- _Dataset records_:
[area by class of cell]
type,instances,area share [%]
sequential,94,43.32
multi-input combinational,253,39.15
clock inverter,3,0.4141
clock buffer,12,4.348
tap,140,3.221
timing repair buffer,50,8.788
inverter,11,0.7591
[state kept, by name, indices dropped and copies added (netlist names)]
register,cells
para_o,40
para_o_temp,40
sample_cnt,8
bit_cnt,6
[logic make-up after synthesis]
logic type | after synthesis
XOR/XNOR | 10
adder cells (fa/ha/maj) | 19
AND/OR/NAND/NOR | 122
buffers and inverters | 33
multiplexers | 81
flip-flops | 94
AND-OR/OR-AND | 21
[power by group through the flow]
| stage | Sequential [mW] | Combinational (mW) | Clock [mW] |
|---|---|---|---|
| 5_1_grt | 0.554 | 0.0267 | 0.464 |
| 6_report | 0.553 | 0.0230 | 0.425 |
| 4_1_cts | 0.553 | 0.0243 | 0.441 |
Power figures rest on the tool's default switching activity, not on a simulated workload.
`flow/run.sh`:
```
#!/bin/bash
# OpenROAD 26Q1-2900-gdf79404cd8, Yosys 0.63+post, stock flow scripts
make -C /OpenROAD-flow-scripts/flow DESIGN_CONFIG=/design/flow/config.mk WORK_HOME=/design/flow/orfs finish
```
`flow/config.mk`:
```
export PLATFORM = sky130hd
export DESIGN_NAME = phase_detector
export DESIGN_NICKNAME = phase_detector
export VERILOG_FILES = /design/flow/design.v
export SDC_FILE = /design/flow/constraint.sdc
export NUM_CORES = 4
export LEC_CHECK = 1
export CORE_UTILIZATION = 40
```
`flow/constraint.sdc`:
```
current_design phase_detector

set clk_period 23.6
set clk_io_pct 0.2

create_clock -name clk0 -period $clk_period

set non_clock_inputs [all_inputs -no_clocks]
set_input_delay [expr $clk_period * $clk_io_pct] -clock clk0 $non_clock_inputs
set_output_delay [expr $clk_period * $clk_io_pct] -clock clk0 [all_outputs]
```
==> flow/run.sh <==
#!/bin/bash
# OpenROAD 26Q1-2900-gdf79404cd8, Yosys 0.63+post, stock flow scripts
make -C /OpenROAD-flow-scripts/flow DESIGN_CONFIG=/design/flow/config.mk WORK_HOME=/design/flow/orfs finish
==> flow/config.mk <==
export PLATFORM = sky130hd
export DESIGN_NAME = digit2segment
export DESIGN_NICKNAME = digit2segment
export VERILOG_FILES = /design/flow/design.v
export SDC_FILE = /design/flow/constraint.sdc
export NUM_CORES = 4
export LEC_CHECK = 1
export CORE_UTILIZATION = 30
==> flow/constraint.sdc <==
current_design digit2segment

set clk_period 4.5
set clk_io_pct 0.2

create_clock -name clk0 -period $clk_period [get_ports {clk}]

set non_clock_inputs [all_inputs -no_clocks]
set_input_delay [expr $clk_period * $clk_io_pct] -clock clk0 $non_clock_inputs
set_output_delay [expr $clk_period * $clk_io_pct] -clock clk0 [all_outputs]
[config.mk]
export PLATFORM = sky130hd
export DESIGN_NAME = i2c_dri_m
export DESIGN_NICKNAME = i2c_dri_m
export VERILOG_FILES = /design/flow/design.v
export SDC_FILE = /design/flow/constraint.sdc
export NUM_CORES = 4
export LEC_CHECK = 1
export CORE_UTILIZATION = 50
[constraint.sdc]
current_design i2c_dri_m

set clk_period 2.6
set clk_io_pct 0.2

create_clock -name clk0 -period $clk_period [get_ports {clk}]

set non_clock_inputs [all_inputs -no_clocks]
set_input_delay [expr $clk_period * $clk_io_pct] -clock clk0 $non_clock_inputs
set_output_delay [expr $clk_period * $clk_io_pct] -clock clk0 [all_outputs]
[design.v]
module i2c_dri_m
    #(
      parameter   CLK_FREQ   = 26'd50_000_000,    
      parameter   I2C_FREQ   = 18'd250_000   ,    
      parameter   WIDTH      =  4'd8              
     )(
          input                           clk        ,       
          input                           rst_n      ,       
          input          [ 7:0]           slave_addr ,
          input                           i2c_exec   ,       
          input                           bit_ctrl   ,       
          input                           i2c_rh_wl  ,       
          input          [15:0]           i2c_addr   ,       
          input          [ 7:0]           i2c_data_w ,       
          output    reg  [ 7:0]           i2c_data_r ,       
          output    reg                   i2c_done   ,       
          output    reg                   once_done  ,       
          output    reg                   scl        ,       
          input                           sda_in     ,       
          output    reg                   sda_out    ,
          output    reg                   sda_dir    ,       
          output    reg                   ack        ,       
          input          [WIDTH-1'b1:0]   reg_num    ,       
          output    reg                   dri_clk    ,       
          input          [15:0]            lcd_id
     ) ;
localparam  st_idle     = 8'b0000_0001;           
localparam  st_sladdr   = 8'b0000_0010;           
localparam  st_addr16   = 8'b0000_0100;           
localparam  st_addr8    = 8'b0000_1000;           
localparam  st_data_wr  = 8'b0001_0000;           
localparam  st_addr_rd  = 8'b0010_0000;           
localparam  st_data_rd  = 8'b0100_0000;           
localparam  st_stop     = 8'b1000_0000;           
reg                      st_done     ;            
reg                      wr_flag     ;            
reg    [ 6:0]            cnt         ;            
reg    [ 7:0]            cur_state   ;            
reg    [ 7:0]            next_state  ;            
reg    [15:0]            addr_t      ;            
reg    [ 7:0]            data_r      ;            
reg    [ 7:0]            data_wr_t   ;            
reg    [ 9:0]            clk_cnt     ;            
reg    [WIDTH-1'b1:0]    reg_cnt     ;
reg    [ 7:0]            SLAVE_ADDR  ;
wire   [8:0]  clk_divide             ;            
wire          reg_done                ;
assign  clk_divide =(lcd_id==16'h7016)?250:25;
assign  reg_done = reg_cnt == reg_num ? 1'b1 : 1'b0;
always @(posedge clk or negedge rst_n) begin
    if(rst_n == 1'b0) begin
        dri_clk <=  1'b1;
        clk_cnt <= 10'd0;
    end
    else if(clk_cnt == clk_divide - 1'd1) begin
        clk_cnt <= 10'd0;
        dri_clk <= ~dri_clk;
    end
    else
        clk_cnt <= clk_cnt + 1'b1;
end
always @(posedge dri_clk or negedge rst_n) begin
    if(!rst_n)
        reg_cnt <= 'd0;
    else if(once_done)
        reg_cnt <= reg_cnt + 1'd1;
    else if(i2c_done)
        reg_cnt <= 'd0;   
end
always @(posedge dri_clk or negedge rst_n) begin
    if(rst_n == 1'b0)
        cur_state <= st_idle;
    else
        cur_state <= next_state;
end
always @( * ) begin
    case(cur_state)
        st_idle: begin                             
           if(i2c_exec) begin
               next_state = st_sladdr;
           end
           else
               next_state = st_idle;
        end
        st_sladdr: begin
            if(st_done) begin
                if(!ack) begin
                    if(bit_ctrl)                       
                        next_state = st_addr16;
                    else
                        next_state = st_addr8 ;
                end
                else 
                    next_state = st_stop;    
            end
            else
                next_state = st_sladdr;
        end
        st_addr16: begin                           
            if(st_done) begin
                if(!ack) 
                    next_state = st_addr8;
                else 
                    next_state = st_stop;   
            end
            else
                next_state = st_addr16;
        end
        st_addr8: begin                            
            if(st_done) begin
                if(!ack) begin
                    if(wr_flag==1'b0)                  
                        next_state = st_data_wr;
                    else
                        next_state = st_addr_rd;
                end
                else 
                    next_state = st_stop;   
            end
            else
                next_state = st_addr8;
        end
        st_data_wr: begin                         
            if(st_done) begin
                if(reg_done)
                    next_state = st_stop;
                else
                    next_state = st_data_wr;
            end
            else
                next_state = st_data_wr;
        end
        st_addr_rd: begin                          
            if(st_done) begin
                if(!ack)
                    next_state = st_data_rd;
                else
                    next_state = st_stop;
            end
            else
                next_state = st_addr_rd;
        end
        st_data_rd: begin                         
            if(st_done) begin
                if(reg_done)
                    next_state = st_stop;
                else
                    next_state = st_data_rd;
            end
            else
                next_state = st_data_rd;
        end
        st_stop: begin                            
            if(st_done)
                next_state = st_idle;
            else
                next_state = st_stop ;
        end
        default: next_state= st_idle;
    endcase
end
always @(posedge dri_clk or negedge rst_n) begin
    if(rst_n == 1'b0) begin
        scl        <= 1'b1;
        sda_out    <= 1'b1;
        sda_dir    <= 1'b1;
        i2c_done   <= 1'b0;
        ack        <= 1'b0;
        cnt        <= 1'b0;
        st_done    <= 1'b0;
        once_done  <= 1'b0;
        data_r     <= 1'b0;
        i2c_data_r <= 1'b0;
        wr_flag    <= 1'b0;
        addr_t     <= 1'b0;
        data_wr_t  <= 1'b0;
    end
    else begin
        SLAVE_ADDR <= slave_addr;
        st_done   <= 1'b0 ;
        once_done <= 1'b0;
        cnt       <= cnt +1'b1 ;
        case(cur_state)
             st_idle: begin                        
                scl     <= 1'b1;
                sda_out <= 1'b1;
                sda_dir <= 1'b1;
                i2c_done<= 1'b0;
                cnt     <= 7'b0;
                if(i2c_exec) begin
                    wr_flag   <= i2c_rh_wl ;
                    addr_t    <= i2c_addr  ;
                    data_wr_t <= i2c_data_w;
                end
            end
            st_sladdr: begin                             
                case(cnt)
                    7'd1 : begin
                        sda_dir <= 1'b1 ;
                        sda_out <= 1'b0;              
                    end
                    7'd3 : scl <= 1'b0;
                    7'd4 : sda_out <= SLAVE_ADDR[6];     
                    7'd5 : scl <= 1'b1;
                    7'd7 : scl <= 1'b0;
                    7'd8 : sda_out <= SLAVE_ADDR[5];
                    7'd9 : scl <= 1'b1;
                    7'd11: scl <= 1'b0;
                    7'd12: sda_out <= SLAVE_ADDR[4];
                    7'd13: scl <= 1'b1;
                    7'd15: scl <= 1'b0;
                    7'd16: sda_out <= SLAVE_ADDR[3];
                    7'd17: scl <= 1'b1;
                    7'd19: scl <= 1'b0;
                    7'd20: sda_out <= SLAVE_ADDR[2];
                    7'd21: scl <= 1'b1;
                    7'd23: scl <= 1'b0;
                    7'd24: sda_out <= SLAVE_ADDR[1];
                    7'd25: scl <= 1'b1;
                    7'd27: scl <= 1'b0;
                    7'd28: sda_out <= SLAVE_ADDR[0];
                    7'd29: scl <= 1'b1;
                    7'd31: scl <= 1'b0;
                    7'd32: sda_out <= 1'b0;               
                    7'd33: scl <= 1'b1;
                    7'd35: scl <= 1'b0;
                    7'd36: begin
                        sda_dir <= 1'b0;                  
                        sda_out <= 1'b1;
                    end
                    7'd37: begin 
                        scl <= 1'b1; 
                        ack <= sda_in;
                    end
                    7'd42: st_done <= 1'b1;
                    7'd43: begin  
                        scl <= 1'b0;
                        cnt <= 1'b0;
                    end
                    default :  ;
                endcase
            end
            st_addr16: begin
                case(cnt)
                    7'd0 : begin
                        sda_dir <= 1'b1 ;
                        sda_out <= addr_t[15];            
                    end
                    7'd1 : scl <= 1'b1;
                    7'd3 : scl <= 1'b0;
                    7'd4 : sda_out <= addr_t[14];
                    7'd5 : scl <= 1'b1;
                    7'd7 : scl <= 1'b0;
                    7'd8 : sda_out <= addr_t[13];
                    7'd9 : scl <= 1'b1;
                    7'd11: scl <= 1'b0;
                    7'd12: sda_out <= addr_t[12];
                    7'd13: scl <= 1'b1;
                    7'd15: scl <= 1'b0;
                    7'd16: sda_out <= addr_t[11];
                    7'd17: scl <= 1'b1;
                    7'd19: scl <= 1'b0;
                    7'd20: sda_out <= addr_t[10];
                    7'd21: scl <= 1'b1;
                    7'd23: scl <= 1'b0;
                    7'd24: sda_out <= addr_t[9];
                    7'd25: scl <= 1'b1;
                    7'd27: scl <= 1'b0;
                    7'd28: sda_out <= addr_t[8];
                    7'd29: scl <= 1'b1;
                    7'd31: scl <= 1'b0;
                    7'd32: begin
                        sda_dir <= 1'b0;                  
                        sda_out <= 1'b1;
                    end
                    7'd33:  begin 
                        scl <= 1'b1; 
                        ack <= sda_in;
                    end
                    7'd38: st_done <= 1'b1;
                    7'd39: begin  
                        scl <= 1'b0;
                        cnt <= 1'b0;
                    end
                    default :  ;
                endcase
            end
            st_addr8: begin
                case(cnt)
                    7'd0: begin
                       sda_dir <= 1'b1 ;
                       sda_out <= addr_t[7];             
                    end
                    7'd1 : scl <= 1'b1;
                    7'd3 : scl <= 1'b0;
                    7'd4 : sda_out <= addr_t[6];
                    7'd5 : scl <= 1'b1;
                    7'd7 : scl <= 1'b0;
                    7'd8 : sda_out <= addr_t[5];
                    7'd9 : scl <= 1'b1;
                    7'd11: scl <= 1'b0;
                    7'd12: sda_out <= addr_t[4];
                    7'd13: scl <= 1'b1;
                    7'd15: scl <= 1'b0;
                    7'd16: sda_out <= addr_t[3];
                    7'd17: scl <= 1'b1;
                    7'd19: scl <= 1'b0;
                    7'd20: sda_out <= addr_t[2];
                    7'd21: scl <= 1'b1;
                    7'd23: scl <= 1'b0;
                    7'd24: sda_out <= addr_t[1];
                    7'd25: scl <= 1'b1;
                    7'd27: scl <= 1'b0;
                    7'd28: sda_out <= addr_t[0];
                    7'd29: scl <= 1'b1;
                    7'd31: scl <= 1'b0;
                    7'd32: begin
                        sda_dir <= 1'b0;                 
                        sda_out <= 1'b1;
                    end
                    7'd33:  begin 
                        scl <= 1'b1; 
                        ack <= sda_in;
                    end
                    7'd38: st_done <= 1'b1;
                    7'd39: begin  
                        scl <= 1'b0;
                        cnt <= 1'b0;
                    end
                    default :  ;
                endcase
            end
            st_data_wr: begin                           
                case(cnt)
                    7'd0: begin
                        sda_out <= i2c_data_w[7];         
                        data_wr_t <= i2c_data_w;
                        sda_dir <= 1'b1;
                    end
                    7'd1 : scl <= 1'b1;
                    7'd3 : scl <= 1'b0;
                    7'd4 : sda_out <= data_wr_t[6];
                    7'd5 : scl <= 1'b1;
                    7'd7 : scl <= 1'b0;
                    7'd8 : sda_out <= data_wr_t[5];
                    7'd9 : scl <= 1'b1;
                    7'd11: scl <= 1'b0;
                    7'd12: sda_out <= data_wr_t[4];
                    7'd13: scl <= 1'b1;
                    7'd15: scl <= 1'b0;
                    7'd16: sda_out <= data_wr_t[3];
                    7'd17: scl <= 1'b1;
                    7'd19: scl <= 1'b0;
                    7'd20: sda_out <= data_wr_t[2];
                    7'd21: scl <= 1'b1;
                    7'd23: scl <= 1'b0;
                    7'd24: sda_out <= data_wr_t[1];
                    7'd25: scl <= 1'b1;
                    7'd27: scl <= 1'b0;
                    7'd28: sda_out <= data_wr_t[0];
                    7'd29: scl <= 1'b1;
                    7'd31: scl <= 1'b0;
                    7'd32: begin
                        sda_dir <= 1'b0;                 
                        sda_out <= 1'b1;
                        once_done <= 1'b1;
                    end
                    7'd33:  begin 
                        scl <= 1'b1; 
                        ack <= sda_in;
                    end
                    7'd38: st_done <= 1'b1;
                    7'd39: begin  
                        scl  <= 1'b0;
                        cnt  <= 1'b0;
                    end
                    default  :  ;
                endcase
            end
            st_addr_rd: begin                            
                case(cnt)
                    7'd0 : begin
                        sda_dir <= 1'b1;
                        sda_out <= 1'b1;
                    end
                    7'd1 : scl <= 1'b1;
                    7'd2 : sda_out <= 1'b0;              
                    7'd3 : scl <= 1'b0;
                    7'd4 : sda_out <= SLAVE_ADDR[6];     
                    7'd5 : scl <= 1'b1;
                    7'd7 : scl <= 1'b0;
                    7'd8 : sda_out <= SLAVE_ADDR[5];
                    7'd9 : scl <= 1'b1;
                    7'd11: scl <= 1'b0;
                    7'd12: sda_out <= SLAVE_ADDR[4];
                    7'd13: scl <= 1'b1;
                    7'd15: scl <= 1'b0;
                    7'd16: sda_out <= SLAVE_ADDR[3];
                    7'd17: scl <= 1'b1;
                    7'd19: scl <= 1'b0;
                    7'd20: sda_out <= SLAVE_ADDR[2];
                    7'd21: scl <= 1'b1;
                    7'd23: scl <= 1'b0;
                    7'd24: sda_out <= SLAVE_ADDR[1];
                    7'd25: scl <= 1'b1;
                    7'd27: scl <= 1'b0;
                    7'd28: sda_out <= SLAVE_ADDR[0];
                    7'd29: scl <= 1'b1;
                    7'd31: scl <= 1'b0;
                    7'd32: sda_out <= 1'b1;              
                    7'd33: scl <= 1'b1;
                    7'd35: scl <= 1'b0;
                    7'd36: begin
                        sda_dir <= 1'b0;                 
                        sda_out <= 1'b1;
                    end
                    7'd37:  begin 
                        scl <= 1'b1; 
                        ack <= sda_in;
                    end
                    7'd42: st_done <= 1'b1;
                    7'd43: begin  
                        scl <= 1'b0;
                        cnt <= 1'b0;
                    end
                    default : ;
                endcase
            end
            st_data_rd: begin                           
                case(cnt)
                    7'd0: sda_dir <= 1'b0;
                    7'd1: begin
                        data_r[7] <= sda_in;
                        scl       <= 1'b1;
                    end
                    7'd3: scl  <= 1'b0;
                    7'd5: begin
                        data_r[6] <= sda_in ;
                        scl       <= 1'b1   ;
                    end
                    7'd7: scl  <= 1'b0;
                    7'd9: begin
                        data_r[5] <= sda_in;
                        scl       <= 1'b1  ;
                    end
                    7'd11: scl  <= 1'b0;
                    7'd13: begin
                        data_r[4] <= sda_in;
                        scl       <= 1'b1  ;
                    end
                    7'd15: scl  <= 1'b0;
                    7'd17: begin
                        data_r[3] <= sda_in;
                        scl       <= 1'b1  ;
                    end
                    7'd19: scl  <= 1'b0;
                    7'd21: begin
                        data_r[2] <= sda_in;
                        scl       <= 1'b1  ;
                    end
                    7'd23: scl  <= 1'b0;
                    7'd25: begin
                        data_r[1] <= sda_in;
                        scl       <= 1'b1  ;
                    end
                    7'd27: scl  <= 1'b0;
                    7'd29: begin
                        data_r[0] <= sda_in;
                        scl       <= 1'b1  ;
                    end
                    7'd31: scl  <= 1'b0;
                    7'd32: begin                       
                        if(reg_cnt == reg_cnt - 1'b1) begin
                            sda_dir <= 1'b1;               
                            sda_out <= 1'b1;
                        end
                        else begin
                            sda_dir <= 1'b1;               
                            sda_out <= 1'b0;
                        end
                    end
                    7'd33: begin
                        scl        <= 1'b1;
                        once_done  <= 1'b1;
                        i2c_data_r <= data_r;
                    end
                    7'd38: st_done <= 1'b1;
                    7'd39: begin   
                        scl <= 1'b0;
                        cnt <= 1'b0;    
                    end
                    default  :  ;
                endcase
            end
            st_stop: begin                             
                case(cnt)
                    7'd0: begin
                        sda_dir <= 1'b1;               
                        sda_out <= 1'b0;
                    end
                    7'd1 : scl     <= 1'b1;
                    7'd3 : sda_out <= 1'b1;
                    7'd5: st_done <= 1'b1;
                    7'd6: begin
                        cnt      <= 1'b0;
                        i2c_done <= 1'b1;              
                    end
                    default  : ;
                endcase
            end
        endcase
    end
end
endmodule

- _What is being asked_:
Repeat exactly, please, each line from the beginning of the data through the line with "inverter,11,0.7591" in it, and only those lines.

- _Response to this task_:
[area by class of cell]
type,instances,area share [%]
sequential,94,43.32
multi-input combinational,253,39.15
clock inverter,3,0.4141
clock buffer,12,4.348
tap,140,3.221
timing repair buffer,50,8.788
inverter,11,0.7591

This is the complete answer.